Tavaroli conferma: "Vieri spiato"

Si fa sempre più calda la questione Telecom per la società nerazzurra. L'ex capo della sicurezza per la compagnia telefonica Giuliano Tavaroli, ha ammesso di aver chiesto i tabulati di Christian Vieri ma non solo per "scoprire" a che ora andasse a letto, ma anche per sapere che tipo di gente il centravanti frequentasse a livello professionale:

"In due circostanze ho chiesto a Bove di fornirmi i tabulati telefonici di Vieri. Poi la segreteria del dottor Tronchetti mi disse: la cercherà il dottor Moratti per chiederle una consulenza. Incontrai prima Moratti e poi Ghelfi, si discusse della questione e poi presentai loro Cipriani. Li preoccupava la vita dell'atleta, quindi capire se rispetto al regolamento della squadra, a cui i giocatori si devono attenere, esistesse o meno un comportamento rispettoso, quindi vanno a letto alle cinque, vanno in discoteca, non ci vanno... Cipriani svolse la pratica e venne pagato dall'Inter".
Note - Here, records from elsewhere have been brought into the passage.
<file path="src/design/soc_pkg.sv">
// ==================================================
// SoC bus package
// Bus widths, pi1 op codes, slave indices, the
// address map and the device table contents.
// ==================================================

package soc_pkg;

	localparam int ARCH_BITS = 32;
	localparam int SEL_BITS  = ARCH_BITS / 8;
	localparam int ADDR_BITS = 30;

	typedef logic [ARCH_BITS-1:0] data_t;
	typedef logic [SEL_BITS-1:0]  sel_t;
	typedef logic [ADDR_BITS-1:0] addr_t;

	// Read-modify-write is not supported on this bus.
	typedef enum logic [1:0] {
		PI1_NOP = 2'd0,
		PI1_WR  = 2'd1,
		PI1_RD  = 2'd2
	} pi1_op_t;

	typedef enum logic [2:0] {
		S_RAM     = 3'd0,
		S_DEVTBL  = 3'd1,
		S_DMA     = 3'd2,
		S_GPIO    = 3'd3,
		S_INVALID = 3'd4
	} slave_e;

	localparam int SLAVE_COUNT = 5;

	// Word address map; every region spans a power of two words.
	localparam addr_t RAM_BASE      = 30'h000;
	localparam int    RAM_WORDS     = 1024;
	localparam addr_t DEVTBL_BASE   = 30'h400;
	localparam int    DEVTBL_WORDS  = 32;
	localparam addr_t DMA_BASE      = 30'h420;
	localparam int    DMA_WORDS     = 4;
	localparam addr_t GPIO_BASE     = 30'h424;
	localparam int    GPIO_WORDS    = 2;
	localparam int    INVALID_WORDS = 1024;

	function automatic data_t dev_id(input slave_e s);
		case (s)
			S_RAM:    dev_id = 32'd1;
			S_DEVTBL: dev_id = 32'd7;
			S_DMA:    dev_id = 32'd2;
			S_GPIO:   dev_id = 32'd6;
			default:  dev_id = 32'd0;
		endcase
	endfunction

	function automatic data_t dev_mapsz(input slave_e s);
		case (s)
			S_RAM:    dev_mapsz = data_t'(RAM_WORDS);
			S_DEVTBL: dev_mapsz = data_t'(DEVTBL_WORDS);
			S_DMA:    dev_mapsz = data_t'(DMA_WORDS);
			S_GPIO:   dev_mapsz = data_t'(GPIO_WORDS);
			default:  dev_mapsz = data_t'(INVALID_WORDS);
		endcase
	endfunction

endpackage

</file>
<file path="src/design/pi1_arbiter.sv">
// ==================================================
// PI1 arbiter
// Grants the bus to the host or the DMA master,
// decodes the address into a slave region and hosts
// the invalid-device slave, which reads zero.
// ==================================================
`timescale 1ns/10ps

module pi1_arbiter import soc_pkg::*; (
	 input  logic    clk100mhz_i
	,input  logic    rst_p
	,input  pi1_op_t h_op_i
	,input  addr_t   h_addr_i
	,input  data_t   h_wdata_i
	,input  sel_t    h_sel_i
	,output data_t   h_rdata_o
	,output logic    h_rdy_o
	,input  pi1_op_t d_op_i
	,input  addr_t   d_addr_i
	,input  data_t   d_wdata_i
	,input  sel_t    d_sel_i
	,output data_t   d_rdata_o
	,output logic    d_rdy_o
	,output addr_t   s_addr_o
	,output data_t   s_wdata_o
	,output sel_t    s_sel_o
	,output pi1_op_t ram_op_o
	,output pi1_op_t dt_op_o
	,output pi1_op_t dma_op_o
	,output pi1_op_t gpio_op_o
	,input  data_t   ram_rdata_i
	,input  logic    ram_rdy_i
	,input  data_t   dt_rdata_i
	,input  logic    dt_rdy_i
	,input  data_t   dma_rdata_i
	,input  logic    dma_rdy_i
	,input  data_t   gpio_rdata_i
	,input  logic    gpio_rdy_i
);

	logic    busy_q;
	logic    gnt_q;
	logic    gnt_dma;
	pi1_op_t m_op;
	addr_t   m_addr;
	slave_e  slave_sel;
	addr_t   slave_base;
	data_t   sl_rdata;
	logic    sl_rdy;
	logic    bus_rdy;

	// Unsigned wrap makes a single compare cover both region bounds.
	function automatic logic in_region(input addr_t a, input addr_t base, input int words);
		in_region = (addr_t'(a - base) < addr_t'(words));
	endfunction

	// A running access keeps its master; otherwise the host wins.
	always_comb begin
		if (busy_q)
			gnt_dma = gnt_q;
		else
			gnt_dma = (h_op_i == PI1_NOP) && (d_op_i != PI1_NOP);
	end

	assign m_op      = gnt_dma ? d_op_i : h_op_i;
	assign m_addr    = gnt_dma ? d_addr_i : h_addr_i;
	assign s_wdata_o = gnt_dma ? d_wdata_i : h_wdata_i;
	assign s_sel_o   = gnt_dma ? d_sel_i : h_sel_i;

	always_comb begin
		slave_sel  = S_INVALID;
		slave_base = m_addr;
		if (in_region(m_addr, RAM_BASE, RAM_WORDS)) begin
			slave_sel  = S_RAM;
			slave_base = RAM_BASE;
		end else if (in_region(m_addr, DEVTBL_BASE, DEVTBL_WORDS)) begin
			slave_sel  = S_DEVTBL;
			slave_base = DEVTBL_BASE;
		end else if (in_region(m_addr, DMA_BASE, DMA_WORDS)) begin
			slave_sel  = S_DMA;
			slave_base = DMA_BASE;
		end else if (in_region(m_addr, GPIO_BASE, GPIO_WORDS)) begin
			slave_sel  = S_GPIO;
			slave_base = GPIO_BASE;
		end
	end

	assign s_addr_o = m_addr - slave_base;

	assign ram_op_o  = (slave_sel == S_RAM) ? m_op : PI1_NOP;
	assign dt_op_o   = (slave_sel == S_DEVTBL) ? m_op : PI1_NOP;
	assign dma_op_o  = (slave_sel == S_DMA) ? m_op : PI1_NOP;
	assign gpio_op_o = (slave_sel == S_GPIO) ? m_op : PI1_NOP;

	// Invalid device completes at once with zero data.
	always_comb begin
		case (slave_sel)
			S_RAM: begin
				sl_rdata = ram_rdata_i;
				sl_rdy   = ram_rdy_i;
			end
			S_DEVTBL: begin
				sl_rdata = dt_rdata_i;
				sl_rdy   = dt_rdy_i;
			end
			S_DMA: begin
				sl_rdata = dma_rdata_i;
				sl_rdy   = dma_rdy_i;
			end
			S_GPIO: begin
				sl_rdata = gpio_rdata_i;
				sl_rdy   = gpio_rdy_i;
			end
			default: begin
				sl_rdata = '0;
				sl_rdy   = 1'b1;
			end
		endcase
	end

	assign bus_rdy = (m_op != PI1_NOP) && sl_rdy;

	assign h_rdata_o = sl_rdata;
	assign d_rdata_o = sl_rdata;
	assign h_rdy_o   = bus_rdy && !gnt_dma;
	assign d_rdy_o   = bus_rdy && gnt_dma;

	always_ff @(posedge clk100mhz_i) begin
		if (rst_p) begin
			busy_q <= 1'b0;
			gnt_q  <= 1'b0;
		end else if (!busy_q) begin
			if (m_op != PI1_NOP && !bus_rdy) begin
				busy_q <= 1'b1;
				gnt_q  <= gnt_dma;
			end
		end else if (bus_rdy) begin
			busy_q <= 1'b0;
		end
	end

endmodule

</file>
<file path="config.mk">
export PLATFORM = sky130hd
export DESIGN_NAME = pi1_arbiter
export DESIGN_NICKNAME = d
export VERILOG_FILES = /design/src/design/soc_pkg.sv /design/src/design/pi1_arbiter.sv
export SDC_FILE = /design/constraint.sdc
export NUM_CORES = 1
export LEC_CHECK = 0
export CORE_AREA = 5 5 156 158
export CTS_CLUSTER_DIAMETER = 30
export DETAILED_ROUTE_END_ITERATION = 8
export DIE_AREA = 0 0 161 163
export DONT_BUFFER_PORTS = 1
export GPL_TIMING_DRIVEN = 0
export PLACE_DENSITY_LB_ADDON = 0.12
export SYNTH_ARGS = -nofsm -noshare
export SYNTH_HDL_FRONTEND = slang
export SYNTH_SLANG_ARGS = --single-unit
export TNS_END_PERCENT = 20
</file>
<file path="constraint.sdc">
create_clock -name clk100mhz_i -period 9 [get_ports clk100mhz_i]
set_input_delay 0.9 -clock clk100mhz_i [delete_from_list [all_inputs] [get_ports clk100mhz_i]]
set_output_delay 0.9 -clock clk100mhz_i [all_outputs]
set_load 0.01 [all_outputs]
</file>
# ---- After elaboration in Yosys (flattened, before gate mapping)
# Index checks and enable logic that the tools add are counted.
dict set report totals {
  reg_bits 2
}
dict set report classes {
  reduce_logical 12
  magnitude_cmp 4
  muxes 22
  n_bitwise 1
  addsub 4
  n_eq_ne 3
}
# operator count
set op_table {}
lappend op_table {{$mux 30} 5}
lappend op_table {{$pmux 32 s4} 1}
lappend op_table {{$sub 30x11->30 const B} 3}
lappend op_table {{$mux 32} 1}
lappend op_table {{$lt 30x11->1 const B} 1}
lappend op_table {{$lt 30x2->1 const B} 1}
lappend op_table {{$lt 30x3->1 const B} 1}
lappend op_table {{$lt 30x6->1 const B} 1}
lappend op_table {{$sub 30x30->30} 1}
lappend op_table {{$mux 3} 4}
lappend op_table {{$mux 2} 5}
lappend op_table {{$eq 3x2->1 const B} 2}
lappend op_table {{$logic_and 1x1->1} 5}
lappend op_table {{$mux 1} 4}
lappend op_table {{$mux 4} 1}
lappend op_table {{$pmux 1 s4} 1}
lappend op_table {{$reduce_bool 2->1} 2}
lappend op_table {{$eq 3x1->1 const B} 1}
lappend op_table {{$logic_not 3->1} 1}
lappend op_table {{$logic_not 1->1} 2}
lappend op_table {{$logic_not 2->1} 1}
lappend op_table {{$reduce_and 2->1} 1}
lappend op_table {{$not 1->1} 1}

# ---- Depth between registers and ports, before layout
dict set report logic_depth {
  ltp_word 17
  mapped_depth 34
  mapped_depth_nobuf 26
}

# ---- Worst setup path before layout
# No wires, ideal clock.
dict set report synth_timing {
  path_kind {input to output}
  start {input port h_op_i[1]}
  end {output port s_addr_o[21]}
  setup_slack_ps 457
  stages 32
  arrival_ps 7643
  path_cell_list {o41ai_4 -> buf_2 -> buf_2 -> clkbuf_1 -> buf_1 -> nand2_1 -> nand2_1 -> ha_1 -> nand2b_1 -> mux2_2 -> a21oi_1 -> o2111ai_1 -> a221o_1 -> or4_1 -> buf_2 -> and2_1 -> clkbuf_1 -> clkbuf_1 -> nand2_1 -> ha_1 -> nor2b_1 -> o21ai_0 -> a21boi_0 -> o21ai_0 -> a21boi_0 -> or2_2 -> o21ai_0 -> a311oi_1 -> nor3_1 -> nor2_1 -> a41oi_1 -> xnor2_1}
}
dict set report synth_between {
  elab_chain_len 11
}
# item line
set synth_lines {}
lappend synth_lines {{start, declared} pi1_arbiter.sv:12} ;# ,input pi1_op_t h_op_i
lappend synth_lines {{$logic_not 2->1 (*)} pi1_arbiter.sv:62} ;# gnt_dma = (h_op_i == PI1_NOP) && (d_op_i != PI1_NOP);
lappend synth_lines {{$logic_and 1x1->1 (*)} pi1_arbiter.sv:62}
lappend synth_lines {{$mux 1 (*)} pi1_arbiter.sv:59} ;# if (busy_q)
lappend synth_lines {{$mux 30 (*)} pi1_arbiter.sv:66} ;# assign m_addr = gnt_dma ? d_addr_i : h_addr_i;
lappend synth_lines {{$sub 30x11->30} pi1_arbiter.sv:54} ;# in_region = (addr_t'(a - base) < addr_t'(words));
lappend synth_lines {{$lt 30x2->1} pi1_arbiter.sv:54}
lappend synth_lines {{$mux 30} pi1_arbiter.sv:82} ;# end else if (in_region(m_addr, GPIO_BASE, GPIO_WORDS)) begin
lappend synth_lines {{$mux 30} pi1_arbiter.sv:79} ;# end else if (in_region(m_addr, DMA_BASE, DMA_WORDS)) begin
lappend synth_lines {{$mux 30} pi1_arbiter.sv:76} ;# end else if (in_region(m_addr, DEVTBL_BASE, DEVTBL_WORDS)) begin
lappend synth_lines {{$mux 30} pi1_arbiter.sv:73} ;# if (in_region(m_addr, RAM_BASE, RAM_WORDS)) begin
lappend synth_lines {{$sub 30x30->30 (*)} pi1_arbiter.sv:88} ;# assign s_addr_o = m_addr - slave_base;
lappend synth_lines {{end, declared} pi1_arbiter.sv:24} ;# ,output addr_t s_addr_o
# Mark *: on every way between the ends. The rest lies on a longest branch, timed or not.

# ---- Worst setup path in the final report
dict set report layout_timing {
  start {input port h_op_i[1]}
  end {output port s_addr_o[27]}
}
# The elaborated chain is that of the path after synthesis.

==> results_dict.tcl <==
set metrics [dict create \
    viasPerCell 5.68 \
    p_leak_nw 2.21 \
    fmax_ghz 0.116 \
    slowest_stage "or4_1" \
    clockPowerShare_pct 17.5 \
    drive_gt1_share_pct 11.5 \
    synth_fp_nets 1070 \
    tightestPinTransition_ns 1.17 \
    final-setup-viol-count 0 \
    grt_max_degree 11 \
    intPower_mw 0.172 \
    placed_cells 1065 \
    synth-edff-count 0 \
    die-area_um2 26200 \
    fin_cells 1074 \
    start_util_pct 20.6 \
    worst_setup_path_start_kind "input pin" \
    reg2regPathDepth 21 \
    slew_headroom_pct 22.1 \
    grt_overflow 0 \
    io_buffers 0 \
    cap_violations 0 \
    async_flop_share_pct 0 \
    area_growth_syn_to_layout_pct 12.3 \
    holdPathStages 2 \
    hold_viol 0 \
    final_antenna_net_count 0 \
    path_class "input pin to output port" \
    fill_cells 2714 \
    core_area_um2 23000 \
    p_per_area_nw_per_um2 72.6 \
    clock_latency_ns 0.22 \
    rsz0062_at_grt "yes" \
    cts_buffer_depth 2 \
    h-tree-depth 1 \
    multi_input_area_um2 4150 \
    syn_area_per_cell_um2 6.10 \
    switching_share_pct 55.5 \
    post-synth-top-area-cell "nand2_1" \
    met3_usage_pct 8.00 \
    first_pass_iters 5 \
    ys.flop_type "dfxtp_1" \
    grt_usage_pct 22.8 \
    grt_pass1_wl_mm 44.4 \
    crit_arrival_ns 7.74 \
    ys_warn_count 0 \
    critPathMaxFanout 10 \
    global_route.usage.met2_pct 40.3 \
    status "finished, final reports clean" \
    tritoncts "yes" \
    fin_crit_sh_pct 96.0 \
    grtUsageMet1_pct 27.3 \
    dieWidth_um 161 \
    die_y_um 163 \
    wl_per_cell_um 30.6 \
    finalClockSkew_ns 0.00284 \
    synth_top_area_share_pct 13.8 \
    ys_top_cells_by_area "nand2_1, ha_1, mux2i_1" \
    layout_setup_ws_ns 0.362 \
    synthesis.area_um2 4730 \
    max-vdd-ir-drop_v 0.0000418 \
    drv_slew 0 \
    place.gp.congestion 0.926 \
    post-dp-hpwl_mm 28.7 \
    root_buffer "clkbuf_16" \
    synth-seq-cells 2 \
    clkTransAtPathRegs_ns 0.03 \
    first_global_vias 5951 \
    wl_mm 32.8 \
    total_power_mw 0.386 \
    synthCells 775 \
    seqPwrFrac_pct 2.3 \
    cp_slowest_stage_delay_ns 0.53 \
    period_needed_ns 8.64 \
    p_comb_share_pct 80.1 \
    critPathRequiredTime_ns 8.10 \
    switchingPower_mw 0.214 \
    ctsHoldBuffers 0 \
    num_rows 56 \
    grt.busiest_layer "met2" \
    cts_buffers 3 \
    layout.nets 1077 \
    clock_sinks 2 \
    drt_first_iter_violations 655 \
    regArea_um2 40.0 \
    synth.distinct_cells 70 \
    hold_path.class "flip-flop to flip-flop" \
    synth_seq_area_share_pct 0.847 \
    route.detailed.drc 0 \
    vias 6103 \
    crit_top_cell "buf_4" \
    io_pins 410 \
    antenna_found_initial 6 \
    pre_cts_ws_ns -2.31 \
    end_kind "output port" \
]
[stage by stage]
stage	instance area, µm²	util [%]	setup TNS, ns	hold slack [ns]
final	5310	23.1	0	0.495
after global placement	5090	22.2	-41.62	0.502
after floorplan	4730	-	0	0.460
after detailed placement	5090	22.2	-37.60	0.492
after global routing	5310	23.1	-0.0124	0.526
after CTS	5240	22.8	0	0.497
[area by class of cell]
class	count	share of cell area [%]
diodes	4	0.189
clock buffers	3	1.41
flip-flops and latches	2	0.754
inverters	60	4.27
multi-input cells	642	78.1
plain buffers	70	7.99
well taps	290	6.84
repair buffers	3	0.424
[synthesized netlist by cell type, drive strengths merged (11+ instances only)]
cell / number
mux2: 11
mux2i: 29
ha: 24
buf: 42
nor3: 38
inv: 59
nor2: 50
xnor2: 23
o21ai: 49
a21oi: 36
nand2: 175
clkbuf: 29
a222oi: 23
nand3: 18
or3: 11
or4: 12
[power by group through the flow]
stage          logic [mW]  clock network, mW  registers, mW
2_1_floorplan       0.223                  0        0.00905
3_5_place_dp        0.292                  0        0.00905
6_report            0.309             0.0676        0.00894
5_1_grt             0.341             0.0698        0.00893
3_3_place_gp        0.294                  0        0.00905
4_1_cts             0.300             0.0683        0.00894
[kinds of logic after synthesis]
kind of cell / count (synthesis) / synth area share [%]
AO/OA/AOI/OAI: 191 / 30.0
AND/OR/NAND/NOR: 360 / 35.4
flip-flops: 2 / 0.847
buffers and inverters: 131 / 13.2
multiplexers: 40 / 9.02
adder cells (fa/ha/maj): 25 / 6.77
XOR/XNOR: 26 / 4.82
[routing by layer]
layer	vias to the layer above	wire, µm
met5	-	13
li1	2813	-
met4	2	537
met1	2960	12900
met2	298	16200
met3	30	3250
[what timing repair did]
item / in CTS / in global routing
hold endpoints to repair: 0 / 0
resized for setup: 22 / 16
cloned: 0 / 0
pin swaps: 3 / 3
setup endpoints to repair: 28 / 15
buffers inserted: 3 / 0
[layout by cell type (no fill, tap or decap), types with 4 or more instances in the layout]
master,synthesis,layout
o21ai_0,46,42
xnor2_1,23,20
diode_2,0,4
or2_2,4,4
or4_1,12,12
o21bai_1,4,4
o21a_1,5,5
nand2_1,174,174
o2111ai_1,5,5
buf_4,32,41
and3_1,4,4
mux2i_1,28,28
a221o_1,4,4
nand2b_1,7,7
clkbuf_1,29,25
nor4_1,9,9
nor2b_1,9,9
a21o_1,8,8
nand4_1,6,6
nor4b_1,9,9
nor3_1,38,36
clkbuf_4,0,4
ha_1,24,24
a222oi_1,23,23
inv_1,59,59
nor2_1,49,48
o21ai_1,3,6
a22oi_1,7,7
nand3_1,18,18
or3_1,11,11
o211ai_1,4,4
a21oi_1,36,34
o221ai_1,6,6
mux2_2,11,11
[final timing paths]
kind         slack [ns]                 end               start
max reg2reg        3.59  gnt_q$_SDFFE_PP0P_           flip-flop
min reg2reg        0.50  gnt_q$_SDFFE_PP0P_  gnt_q$_SDFFE_PP0P_
max                0.36        s_addr_o[27]           h_op_i[1]
min                0.50  gnt_q$_SDFFE_PP0P_  gnt_q$_SDFFE_PP0P_
[critical path: cells and delay by family]
family | cells | cell delay [ns]
AND/OR/NAND/NOR | 10 | 2.29
adder cells (fa/ha/maj) | 2 | 0.41
buffers and inverters | 8 | 1.72
AO/OA/AOI/OAI | 11 | 2.01
XOR/XNOR | 1 | 0.16
multiplexers | 1 | 0.20
Power figures use the tool's default switching activity.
"In concomitanza c'era un problema aziendale relativo al fatto che Vieri dovesse diventare o meno testimonial Pirelli. Ma Vieri non voleva essere la persona direttamente legata alla Pirelli, voleva farlo attraverso una società estera, quindi Facchetti o qualcuno mi chiese di capire quale era in quel momento l'entourage, le persone che ruotavano intorno a Vieri su cui c'era una marea di... insomma.."

Brutta vicenda non c'è che dire. Nessuno dovrebbe sentirsi autorizzato, qualsiasi sia la ragione, a violare la privacy altrui. Moratti ha ammesso l'accaduto davanti a Francesco Saverio Borrelli. Chi pagherà per questo, la società stessa, solo il patron nerazzurro o nessuno (italian style)?